Apa kurang jelas dan sadisnya Yahya Waloni? Orang ini misalnya dengan sangat garang menyebut Kitab Suci orang Kristen palsu, atau menyebut Katolik dan Protestan sama-sama “pro setan”, atau Bangun Samudera yang mengaku-ngaku lulusan Universitas Vatikan (padahal tidak ada Universitas Vatikan), lalu dengan itu menyerang Gereja Katolik, atau Joko Subandi yang mengaku-ngaku anak Kardinal (padahal Kardinal tidak menikah), dan masih banyak lagi.

Mereka ini tidak tersentuh sedikit pun. Seakan-akan kalau hinaan ditujukan kepada orang Kristen adalah hal yang wajar, nikmat-nikmat saja dan karenanya dibiarkan begitu saja juga.

Seorang pejabat publik apalagi pejabat negara, semestinya selalu bersuara, apalagi untuk wilayah yang sangat sensitif, tidak peduli peduli kepada agama apa serangan itu diarahkan.
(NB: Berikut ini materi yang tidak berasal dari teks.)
**src/rtl/sdiv_pkg.sv**
```systemverilog
// ============================================================================
// sdiv_pkg - shared types and constants for the saturating s16 divide
// Widths, the work item that travels down the divide pipeline, and the
// saturation / substitute codes used by the output stage.
// ============================================================================
`default_nettype none

package sdiv_pkg;

    // operand and result width
    localparam int SDIV_WIDTH = 16;

    // quotient bits resolved in each divide stage (default)
    localparam int SDIV_BITS_PER_STAGE = 4;

    // saturation and substitute values
    localparam logic [SDIV_WIDTH-1:0] SDIV_Q_MAX  = 16'h7FFF;
    localparam logic [SDIV_WIDTH-1:0] SDIV_Q_MIN  = 16'h8000;
    localparam logic [SDIV_WIDTH-1:0] SDIV_Q_ZERO = 16'h0000;

    // sign and special-case flags carried alongside the magnitudes
    typedef struct packed {
        logic neg_q;     // quotient sign (dividend sign xor divisor sign)
        logic zero_div;  // divisor was zero
        logic num_neg;   // dividend was negative
        logic num_zero;  // dividend was zero
    } t_sdiv_flags;

    // partial divide state: remainder, shifting dividend/quotient, divisor
    typedef struct packed {
        logic [SDIV_WIDTH-1:0] rem;
        logic [SDIV_WIDTH-1:0] quo;
        logic [SDIV_WIDTH-1:0] den;
        t_sdiv_flags           flags;
    } t_sdiv_work;

endpackage : sdiv_pkg

`default_nettype wire

```
**src/rtl/sdiv_prep.sv**
```systemverilog
// ============================================================================
// sdiv_prep - operand preparation stage
// Registers the magnitudes of both operands together with the sign and
// zero flags that the output stage needs.
// ============================================================================
`default_nettype none

module sdiv_prep (
    input  logic                                 i_clk,
    input  logic                                 i_rst_n,
    input  logic                                 i_valid,
    output logic                                 o_ready,
    input  logic signed [sdiv_pkg::SDIV_WIDTH-1:0] i_dividend,
    input  logic signed [sdiv_pkg::SDIV_WIDTH-1:0] i_divisor,
    output logic                                 o_valid,
    input  logic                                 i_ready,
    output sdiv_pkg::t_sdiv_work                 o_data
);
    import sdiv_pkg::*;

    logic                  r_valid;
    t_sdiv_work            r_data;
    t_sdiv_work            n_data;
    logic [SDIV_WIDTH-1:0] num_raw;
    logic [SDIV_WIDTH-1:0] den_raw;

    // stage can take an item when empty or when its item moves on
    assign o_ready = !r_valid || i_ready;

    // magnitudes and flags
    always_comb begin
        num_raw = $unsigned(i_dividend);
        den_raw = $unsigned(i_divisor);
        n_data.flags.num_neg  = num_raw[SDIV_WIDTH-1];
        n_data.flags.num_zero = (num_raw == '0);
        n_data.flags.zero_div = (den_raw == '0);
        n_data.flags.neg_q    = num_raw[SDIV_WIDTH-1] ^ den_raw[SDIV_WIDTH-1];
        n_data.rem = '0;
        n_data.quo = num_raw[SDIV_WIDTH-1] ? (~num_raw + 1'b1) : num_raw;
        n_data.den = den_raw[SDIV_WIDTH-1] ? (~den_raw + 1'b1) : den_raw;
    end

    // valid bit
    always_ff @(posedge i_clk) begin
        if (!i_rst_n) begin
            r_valid <= 1'b0;
        end else if (o_ready) begin
            r_valid <= i_valid;
        end
    end

    // payload
    always_ff @(posedge i_clk) begin
        if (i_valid && o_ready) begin
            r_data <= n_data;
        end
    end

    assign o_valid = r_valid;
    assign o_data  = r_data;

endmodule : sdiv_prep

`default_nettype wire

```
**src/rtl/sdiv_step.sv**
```systemverilog
// ============================================================================
// sdiv_step - one restoring divide stage
// Resolves P_BITS quotient bits of the unsigned magnitudes per stage and
// registers the partial remainder and quotient.
// ============================================================================
`default_nettype none

module sdiv_step #(
    parameter int P_BITS = sdiv_pkg::SDIV_BITS_PER_STAGE
) (
    input  logic                 i_clk,
    input  logic                 i_rst_n,
    input  logic                 i_valid,
    output logic                 o_ready,
    input  sdiv_pkg::t_sdiv_work i_data,
    output logic                 o_valid,
    input  logic                 i_ready,
    output sdiv_pkg::t_sdiv_work o_data
);
    import sdiv_pkg::*;

    logic                r_valid;
    t_sdiv_work          r_data;
    t_sdiv_work          n_data;
    logic [SDIV_WIDTH:0] part;
    logic [SDIV_WIDTH:0] diff;

    assign o_ready = !r_valid || i_ready;

    // shift in the next dividend bit, trial subtract, keep or restore
    always_comb begin
        n_data = i_data;
        part   = '0;
        diff   = '0;
        for (int k = 0; k < P_BITS; k++) begin
            part = {n_data.rem, n_data.quo[SDIV_WIDTH-1]};
            diff = part - {1'b0, n_data.den};
            if (!diff[SDIV_WIDTH]) begin
                n_data.rem = diff[SDIV_WIDTH-1:0];
                n_data.quo = {n_data.quo[SDIV_WIDTH-2:0], 1'b1};
            end else begin
                n_data.rem = part[SDIV_WIDTH-1:0];
                n_data.quo = {n_data.quo[SDIV_WIDTH-2:0], 1'b0};
            end
        end
    end

    // valid bit
    always_ff @(posedge i_clk) begin
        if (!i_rst_n) begin
            r_valid <= 1'b0;
        end else if (o_ready) begin
            r_valid <= i_valid;
        end
    end

    // payload
    always_ff @(posedge i_clk) begin
        if (i_valid && o_ready) begin
            r_data <= n_data;
        end
    end

    assign o_valid = r_valid;
    assign o_data  = r_data;

endmodule : sdiv_step

`default_nettype wire

```
**src/rtl/sdiv_fix.sv**
```systemverilog
// ============================================================================
// sdiv_fix - sign, saturation and zero-divisor output stage
// Applies the quotient sign, clamps the one overflowing case and picks
// the substitute value for a zero divisor, then holds the result item.
// ============================================================================
`default_nettype none

module sdiv_fix (
    input  logic                                 i_clk,
    input  logic                                 i_rst_n,
    input  logic                                 i_valid,
    output logic                                 o_ready,
    input  sdiv_pkg::t_sdiv_work                 i_data,
    output logic                                 o_valid,
    input  logic                                 i_ready,
    output logic signed [sdiv_pkg::SDIV_WIDTH-1:0] o_quotient,
    output logic                                 o_zero_divisor
);
    import sdiv_pkg::*;

    logic                  r_valid;
    logic [SDIV_WIDTH-1:0] r_quotient;
    logic                  r_zero_divisor;
    logic [SDIV_WIDTH-1:0] n_quotient;
    logic [SDIV_WIDTH-1:0] mag;

    assign o_ready = !r_valid || i_ready;

    // final quotient selection
    always_comb begin
        mag = i_data.quo;
        priority if (i_data.flags.zero_div) begin
            priority if (i_data.flags.num_zero) begin
                n_quotient = SDIV_Q_ZERO;
            end else if (i_data.flags.num_neg) begin
                n_quotient = SDIV_Q_MIN;
            end else begin
                n_quotient = SDIV_Q_MAX;
            end
        end else if (i_data.flags.neg_q) begin
            // a magnitude of 32768 negates to the minimum value itself
            n_quotient = ~mag + 1'b1;
        end else if (mag[SDIV_WIDTH-1]) begin
            // minimum value divided by minus one
            n_quotient = SDIV_Q_MAX;
        end else begin
            n_quotient = mag;
        end
    end

    // valid bit
    always_ff @(posedge i_clk) begin
        if (!i_rst_n) begin
            r_valid <= 1'b0;
        end else if (o_ready) begin
            r_valid <= i_valid;
        end
    end

    // payload
    always_ff @(posedge i_clk) begin
        if (i_valid && o_ready) begin
            r_quotient     <= n_quotient;
            r_zero_divisor <= i_data.flags.zero_div;
        end
    end

    assign o_valid        = r_valid;
    assign o_quotient     = $signed(r_quotient);
    assign o_zero_divisor = r_zero_divisor;

endmodule : sdiv_fix

`default_nettype wire

```
**src/rtl/saturating_s16_pixel_divide_unit.sv**
```systemverilog
// ============================================================================
// saturating_s16_pixel_divide_unit - pipelined saturating s16 divide
// Signed 16-bit divide with truncation toward zero, saturation and a
// zero-divisor flag, built as a restoring divider split over stages.
// ============================================================================
// The unit takes one dividend/divisor item per cycle while the output side
// takes results, and returns one result item per input, in order. It has
// one operand stage, the restoring divide stages, each resolving
// P_BITS_PER_STAGE quotient bits, and one output stage. Throughput is one
// item per cycle whenever the output side takes results; every stage has
// its own valid bit and holds its item under backpressure, so bubbles are
// squeezed out while the output is stalled.
// P_BITS_PER_STAGE must divide 16 (1, 2, 4 or 8). A zero divisor gives
// 0, -32768 or 32767 by dividend sign and raises o_zero_divisor;
// -32768 / -1 saturates to 32767.
`default_nettype none

module saturating_s16_pixel_divide_unit #(
    parameter int P_BITS_PER_STAGE = sdiv_pkg::SDIV_BITS_PER_STAGE
) (
    input  logic                                 i_clk,
    input  logic                                 i_rst_n,
    input  logic                                 i_valid,
    output logic                                 o_ready,
    input  logic signed [sdiv_pkg::SDIV_WIDTH-1:0] i_dividend,
    input  logic signed [sdiv_pkg::SDIV_WIDTH-1:0] i_divisor,
    output logic                                 o_valid,
    input  logic                                 i_ready,
    output logic signed [sdiv_pkg::SDIV_WIDTH-1:0] o_quotient,
    output logic                                 o_zero_divisor
);
    import sdiv_pkg::*;

    localparam int STAGES = SDIV_WIDTH / P_BITS_PER_STAGE;

    t_sdiv_work w_data  [0:STAGES];
    logic       w_valid [0:STAGES];
    logic       w_ready [0:STAGES];

    // operand magnitudes and flags
    sdiv_prep u_prep (
        .i_clk      (i_clk),
        .i_rst_n    (i_rst_n),
        .i_valid    (i_valid),
        .o_ready    (o_ready),
        .i_dividend (i_dividend),
        .i_divisor  (i_divisor),
        .o_valid    (w_valid[0]),
        .i_ready    (w_ready[0]),
        .o_data     (w_data[0])
    );

    // divide stages
    for (genvar s = 0; s < STAGES; s++) begin : g_step
        sdiv_step #(
            .P_BITS (P_BITS_PER_STAGE)
        ) u_step (
            .i_clk   (i_clk),
            .i_rst_n (i_rst_n),
            .i_valid (w_valid[s]),
            .o_ready (w_ready[s]),
            .i_data  (w_data[s]),
            .o_valid (w_valid[s+1]),
            .i_ready (w_ready[s+1]),
            .o_data  (w_data[s+1])
        );
    end

    // sign, saturation and result register
    sdiv_fix u_fix (
        .i_clk          (i_clk),
        .i_rst_n        (i_rst_n),
        .i_valid        (w_valid[STAGES]),
        .o_ready        (w_ready[STAGES]),
        .i_data         (w_data[STAGES]),
        .o_valid        (o_valid),
        .i_ready        (i_ready),
        .o_quotient     (o_quotient),
        .o_zero_divisor (o_zero_divisor)
    );

endmodule : saturating_s16_pixel_divide_unit

`default_nettype wire

```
Yahya Waloni tidak ngumpet-ngumpet tatkala melancarkan penghinaan dan tantangannya. Siapa Waloni ini? Manusia saktikah? Temannya siapa?

Kalau hanya karena alasan tidak ada yang mengadukan Waloni—sebab penghinaan agama masuk sebagai delik aduan—lalu karena itu para pejabat publik itu tidak bersuara, ini tidak masuk akal. Kalau akal, nalar dan perasaan mereka bekerja, ketika mendengar ocehan manusia sejenis Yahya Waloni dan kawan-kawan, mereka sudah bersuara juga. Apakah mereka tidak tahu ada bahwa konten yang menghina itu? Mereka ke mana saja? Adakah mereka orang asing di negeri ini?
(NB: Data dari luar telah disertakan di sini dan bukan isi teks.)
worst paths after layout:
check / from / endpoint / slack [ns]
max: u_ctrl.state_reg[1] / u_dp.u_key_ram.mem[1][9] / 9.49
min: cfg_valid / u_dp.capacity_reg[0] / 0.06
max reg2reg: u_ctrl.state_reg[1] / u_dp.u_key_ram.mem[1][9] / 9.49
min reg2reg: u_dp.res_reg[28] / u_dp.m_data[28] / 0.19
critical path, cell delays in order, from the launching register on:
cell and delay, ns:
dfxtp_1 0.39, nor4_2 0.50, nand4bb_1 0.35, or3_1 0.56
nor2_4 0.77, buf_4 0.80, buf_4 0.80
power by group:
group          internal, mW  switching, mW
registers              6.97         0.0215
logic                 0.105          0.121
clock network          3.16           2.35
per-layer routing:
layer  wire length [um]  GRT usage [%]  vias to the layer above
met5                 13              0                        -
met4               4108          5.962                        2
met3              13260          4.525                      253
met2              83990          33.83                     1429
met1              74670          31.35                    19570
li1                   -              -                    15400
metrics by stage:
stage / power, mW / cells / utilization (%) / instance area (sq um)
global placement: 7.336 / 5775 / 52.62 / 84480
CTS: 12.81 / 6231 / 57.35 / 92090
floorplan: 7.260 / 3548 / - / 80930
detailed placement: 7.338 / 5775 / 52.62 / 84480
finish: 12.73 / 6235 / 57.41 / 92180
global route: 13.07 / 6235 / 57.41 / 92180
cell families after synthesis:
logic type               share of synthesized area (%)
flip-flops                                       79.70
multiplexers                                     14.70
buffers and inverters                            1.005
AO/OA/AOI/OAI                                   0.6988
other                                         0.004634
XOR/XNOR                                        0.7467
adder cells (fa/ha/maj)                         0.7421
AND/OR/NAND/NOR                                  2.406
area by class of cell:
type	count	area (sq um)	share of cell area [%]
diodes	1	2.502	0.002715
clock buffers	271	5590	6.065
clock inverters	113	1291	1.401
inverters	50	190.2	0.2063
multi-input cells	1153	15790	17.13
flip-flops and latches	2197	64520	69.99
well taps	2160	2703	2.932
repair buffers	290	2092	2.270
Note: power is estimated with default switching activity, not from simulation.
$ cat config.mk
export PLATFORM = sky130hd
export DESIGN_NAME = chol_ram
export DESIGN_NICKNAME = d
export VERILOG_FILES = /design/src/rtl/chol_ram.sv
export SDC_FILE = /design/constraint.sdc
export NUM_CORES = 2
export LEC_CHECK = 0
export ABC_AREA = 0
export BUFFER_PORTS_ARGS = -buffer_cell sky130_fd_sc_hd__buf_2
export CAP_MARGIN = 20
export CORE_UTILIZATION = 40
export CTS_BUF_LIST = sky130_fd_sc_hd__clkbuf_16
export CTS_CLUSTER_DIAMETER = 120
export DETAILED_ROUTE_END_ITERATION = 6
export PLACE_DENSITY_LB_ADDON = 0.2
export SYNTH_ARGS = -nofsm -noshare
export SYNTH_HDL_FRONTEND = slang
export SYNTH_SLANG_ARGS = --single-unit
export TNS_END_PERCENT = 10
$ cat constraint.sdc
create_clock -name clk -period 8.5 [get_ports clk]
set_input_delay 0.425 -clock clk [delete_from_list [all_inputs] [get_ports clk]]
set_output_delay 0.425 -clock clk [all_outputs]
set_load 0.03 [all_outputs]
$ cat src/rtl/chol_ram.sv
// Generic single-port-write, one-read RAM with registered read data.
// No dependencies.
module chol_ram #(
  parameter int Width = 32,
  parameter int Depth = 64
) (
  input  logic                     clk,
  input  logic                     we,
  input  logic [$clog2(Depth)-1:0] waddr,
  input  logic [Width-1:0]         wdata,
  input  logic [$clog2(Depth)-1:0] raddr,
  output logic [Width-1:0]         rdata
);
  logic [Width-1:0] mem [Depth];
  always_ff @(posedge clk) begin
    if (we) begin
      mem[waddr] <= wdata;
    end
    rdata <= mem[raddr];
  end
endmodule

# == After elaboration in Yosys (flattened, before gate mapping) ==
# Memory sizes are Yosys's and may differ from the RTL's. A register that Yosys moved wholly into a read port is not among the register bits.
# Index checks and enable logic that the tools add are counted.
# op_classes
addsub,0
mul,0
div,0
order_cmp,0
n_eq_ne,0
shift,0
muxes,2
bitwise,0
n_reduce_logical,0
# ops
operator,n
$mux W1,2
# word_totals
regBits,0
latchBits,0
mem_bits_rw,2048
romBits,0
out_inout_bits,32
word_cells,3
n_memories,1
# mem_list
memory,depth,width,rd,rd_ports_with_merged_regs,write_ports,line,text
mem,64,32,1,1,1,14,logic [Width-1:0] mem [Depth];

# == Logic depth before layout (Yosys ltp) ==
# logic_depth
ltp_word,2
ltp_mapped,10

# == Worst setup path before layout ==
# No wires, ideal clock.
# synth_timing
path_type,input to register
from,in waddr[3]
to,mem mem[48][0] (enable)
setup_ns,0.461
arrival_ns,3.124
t_required_ns,8.039
setup_slack_ns,4.915
cell_stages,4
path_buffers,1
path_cell_list,clkbuf_1 nor2b_1 nand4b_1 nor3_1
# synth_rtl
element,line,text
from (decl),9,"input logic [$clog2(Depth)-1:0] waddr,"
to (decl),14,
# No word-level cell before the write port.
Penindakan kepada orang yang disebut “menghina” agama lain sudah seringkali “menimpa” sejumlah orang di negeri ini dan orang-orang itu menerima saja keputusan itu, walau vonis terhadap mereka masih bisa diperdebatkan.

Semoga semangat para pejabat negara dan kepolisian kali ini yang sangat menggebu-gebu menjadi awal yang baik untuk menindak siapa pun yang gemar menghina, melecehkan seakan-akan hanya mereka sendirilah yang benar dan bermartabat sedangkan yang lain hina dina.

Semoga dengan ini pula kita semakin menjadi bangsa yang saling menaruh rasa hormat sebagai sesama manusia beradab. Kalau kita tidak satu iman, kita tetaplah satu bangsa yang sama-sama tinggal dan akan meninggal di negeri warisan para pahlawan yang telah mengorbankan segalanya, bahkan nyawa.